All lines from the one containing "0.0000124 | 0.000130 |" to the end of the data below are to be returned exactly, both ends included, with nothing added.

Data excerpts:
____________________

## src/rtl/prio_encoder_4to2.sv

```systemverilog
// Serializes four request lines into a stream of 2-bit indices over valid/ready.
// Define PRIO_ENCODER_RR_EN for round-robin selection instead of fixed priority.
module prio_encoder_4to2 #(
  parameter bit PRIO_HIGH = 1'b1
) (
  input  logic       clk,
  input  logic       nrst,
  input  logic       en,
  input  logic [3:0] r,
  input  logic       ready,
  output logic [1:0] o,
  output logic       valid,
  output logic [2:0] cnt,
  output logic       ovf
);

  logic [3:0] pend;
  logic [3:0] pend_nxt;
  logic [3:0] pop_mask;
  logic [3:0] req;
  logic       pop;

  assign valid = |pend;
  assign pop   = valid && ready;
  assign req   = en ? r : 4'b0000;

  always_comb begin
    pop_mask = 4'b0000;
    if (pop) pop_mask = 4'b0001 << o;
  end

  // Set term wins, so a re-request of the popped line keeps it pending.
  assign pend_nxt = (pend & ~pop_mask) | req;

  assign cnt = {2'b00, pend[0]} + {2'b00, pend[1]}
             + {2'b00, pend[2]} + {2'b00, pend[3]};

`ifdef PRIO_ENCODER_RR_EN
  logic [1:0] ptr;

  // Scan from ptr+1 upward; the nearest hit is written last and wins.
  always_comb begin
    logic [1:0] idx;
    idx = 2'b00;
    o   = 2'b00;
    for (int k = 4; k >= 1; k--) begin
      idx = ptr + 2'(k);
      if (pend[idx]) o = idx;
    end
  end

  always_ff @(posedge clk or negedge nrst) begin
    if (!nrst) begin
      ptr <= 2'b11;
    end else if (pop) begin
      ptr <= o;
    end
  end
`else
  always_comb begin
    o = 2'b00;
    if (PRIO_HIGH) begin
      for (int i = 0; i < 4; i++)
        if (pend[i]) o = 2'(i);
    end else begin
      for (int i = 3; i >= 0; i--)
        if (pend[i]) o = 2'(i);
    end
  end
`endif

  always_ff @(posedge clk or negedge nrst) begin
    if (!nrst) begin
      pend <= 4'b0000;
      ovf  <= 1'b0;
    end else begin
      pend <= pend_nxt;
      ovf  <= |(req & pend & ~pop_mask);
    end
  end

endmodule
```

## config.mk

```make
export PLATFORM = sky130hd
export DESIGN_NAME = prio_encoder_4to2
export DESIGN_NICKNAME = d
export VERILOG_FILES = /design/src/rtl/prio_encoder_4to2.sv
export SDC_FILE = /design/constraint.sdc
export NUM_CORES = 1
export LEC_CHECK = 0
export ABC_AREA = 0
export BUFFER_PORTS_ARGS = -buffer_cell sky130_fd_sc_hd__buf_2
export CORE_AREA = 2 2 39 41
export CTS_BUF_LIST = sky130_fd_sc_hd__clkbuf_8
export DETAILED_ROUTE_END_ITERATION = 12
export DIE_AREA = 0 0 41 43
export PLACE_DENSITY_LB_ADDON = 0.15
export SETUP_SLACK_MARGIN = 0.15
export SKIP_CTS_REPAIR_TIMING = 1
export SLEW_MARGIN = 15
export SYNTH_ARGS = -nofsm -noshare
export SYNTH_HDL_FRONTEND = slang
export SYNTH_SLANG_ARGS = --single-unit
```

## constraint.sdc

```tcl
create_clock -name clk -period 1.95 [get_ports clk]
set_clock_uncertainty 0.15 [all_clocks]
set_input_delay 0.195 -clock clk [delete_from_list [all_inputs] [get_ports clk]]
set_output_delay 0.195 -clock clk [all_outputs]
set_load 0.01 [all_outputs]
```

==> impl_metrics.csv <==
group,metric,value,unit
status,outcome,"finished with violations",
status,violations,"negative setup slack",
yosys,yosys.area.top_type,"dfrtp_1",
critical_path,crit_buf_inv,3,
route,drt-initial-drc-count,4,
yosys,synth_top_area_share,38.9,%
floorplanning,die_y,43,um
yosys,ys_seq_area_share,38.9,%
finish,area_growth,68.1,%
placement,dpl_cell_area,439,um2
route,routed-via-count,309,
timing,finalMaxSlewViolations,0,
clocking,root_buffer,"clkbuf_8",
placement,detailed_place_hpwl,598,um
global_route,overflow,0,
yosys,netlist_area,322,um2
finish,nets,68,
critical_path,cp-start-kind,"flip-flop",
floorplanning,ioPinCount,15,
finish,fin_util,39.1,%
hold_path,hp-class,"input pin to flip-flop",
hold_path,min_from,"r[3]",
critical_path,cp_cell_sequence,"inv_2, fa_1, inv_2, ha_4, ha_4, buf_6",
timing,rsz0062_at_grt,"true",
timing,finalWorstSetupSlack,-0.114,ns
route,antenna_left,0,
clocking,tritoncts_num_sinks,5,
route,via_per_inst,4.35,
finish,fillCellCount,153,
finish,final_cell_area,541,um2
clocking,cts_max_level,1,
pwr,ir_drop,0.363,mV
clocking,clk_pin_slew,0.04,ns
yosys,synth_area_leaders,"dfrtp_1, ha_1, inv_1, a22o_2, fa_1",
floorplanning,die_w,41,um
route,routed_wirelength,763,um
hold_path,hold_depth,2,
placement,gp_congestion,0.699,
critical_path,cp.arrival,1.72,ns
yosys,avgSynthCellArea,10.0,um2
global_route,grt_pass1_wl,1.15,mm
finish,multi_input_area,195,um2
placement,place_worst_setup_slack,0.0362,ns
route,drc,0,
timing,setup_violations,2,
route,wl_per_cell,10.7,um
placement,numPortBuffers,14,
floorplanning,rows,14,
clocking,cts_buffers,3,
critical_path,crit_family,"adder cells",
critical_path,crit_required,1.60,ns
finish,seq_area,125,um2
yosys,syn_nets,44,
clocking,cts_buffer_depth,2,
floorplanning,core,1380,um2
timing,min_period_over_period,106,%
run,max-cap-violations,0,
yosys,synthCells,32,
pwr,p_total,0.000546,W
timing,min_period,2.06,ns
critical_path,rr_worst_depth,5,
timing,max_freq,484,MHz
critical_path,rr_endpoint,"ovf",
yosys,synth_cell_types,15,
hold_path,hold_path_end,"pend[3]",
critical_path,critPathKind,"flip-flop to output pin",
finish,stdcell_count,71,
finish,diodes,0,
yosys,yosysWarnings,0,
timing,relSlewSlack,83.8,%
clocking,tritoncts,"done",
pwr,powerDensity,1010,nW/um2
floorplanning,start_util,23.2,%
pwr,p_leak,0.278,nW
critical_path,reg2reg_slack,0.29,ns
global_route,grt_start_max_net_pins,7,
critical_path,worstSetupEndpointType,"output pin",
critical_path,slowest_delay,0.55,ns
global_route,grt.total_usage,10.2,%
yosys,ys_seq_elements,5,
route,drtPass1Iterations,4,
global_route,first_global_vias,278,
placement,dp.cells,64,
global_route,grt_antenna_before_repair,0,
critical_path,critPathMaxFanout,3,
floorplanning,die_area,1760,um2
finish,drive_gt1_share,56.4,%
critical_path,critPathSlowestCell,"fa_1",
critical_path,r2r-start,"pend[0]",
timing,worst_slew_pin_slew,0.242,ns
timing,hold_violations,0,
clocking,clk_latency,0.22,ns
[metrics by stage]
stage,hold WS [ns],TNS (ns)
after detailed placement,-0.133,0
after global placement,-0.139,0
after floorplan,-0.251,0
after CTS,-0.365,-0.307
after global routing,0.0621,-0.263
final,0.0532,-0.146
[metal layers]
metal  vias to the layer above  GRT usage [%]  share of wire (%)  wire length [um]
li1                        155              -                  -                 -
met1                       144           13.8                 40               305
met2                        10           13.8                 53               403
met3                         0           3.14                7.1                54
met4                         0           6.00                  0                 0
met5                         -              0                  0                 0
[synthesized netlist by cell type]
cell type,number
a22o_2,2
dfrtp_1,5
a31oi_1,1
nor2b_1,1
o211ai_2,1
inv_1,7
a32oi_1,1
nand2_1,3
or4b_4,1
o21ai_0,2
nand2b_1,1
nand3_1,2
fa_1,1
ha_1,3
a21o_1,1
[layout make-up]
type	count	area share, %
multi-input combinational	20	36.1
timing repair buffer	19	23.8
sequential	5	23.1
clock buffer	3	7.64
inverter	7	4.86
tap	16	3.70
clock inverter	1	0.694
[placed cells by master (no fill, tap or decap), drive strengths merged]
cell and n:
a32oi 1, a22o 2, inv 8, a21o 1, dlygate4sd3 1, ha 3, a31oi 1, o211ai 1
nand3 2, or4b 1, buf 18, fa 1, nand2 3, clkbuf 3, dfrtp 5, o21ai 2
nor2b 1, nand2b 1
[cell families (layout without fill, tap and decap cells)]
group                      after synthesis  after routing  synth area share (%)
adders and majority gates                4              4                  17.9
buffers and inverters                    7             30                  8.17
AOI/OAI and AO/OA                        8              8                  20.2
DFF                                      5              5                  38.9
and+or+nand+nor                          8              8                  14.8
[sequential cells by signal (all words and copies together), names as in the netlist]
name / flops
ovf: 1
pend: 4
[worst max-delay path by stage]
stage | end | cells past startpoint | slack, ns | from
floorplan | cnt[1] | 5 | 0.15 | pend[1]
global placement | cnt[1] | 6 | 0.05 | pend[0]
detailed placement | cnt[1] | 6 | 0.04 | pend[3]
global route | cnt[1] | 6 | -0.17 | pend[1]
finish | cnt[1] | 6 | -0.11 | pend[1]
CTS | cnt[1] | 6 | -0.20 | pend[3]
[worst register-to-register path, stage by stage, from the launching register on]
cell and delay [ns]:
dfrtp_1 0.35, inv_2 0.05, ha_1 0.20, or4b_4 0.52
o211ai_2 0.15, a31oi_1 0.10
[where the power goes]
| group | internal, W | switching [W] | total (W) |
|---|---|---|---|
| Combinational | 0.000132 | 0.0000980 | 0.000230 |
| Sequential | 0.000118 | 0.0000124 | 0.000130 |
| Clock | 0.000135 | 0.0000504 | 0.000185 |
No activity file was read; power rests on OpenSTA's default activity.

____________________

Task response:
| Sequential | 0.000118 | 0.0000124 | 0.000130 |
| Clock | 0.000135 | 0.0000504 | 0.000185 |
No activity file was read; power rests on OpenSTA's default activity.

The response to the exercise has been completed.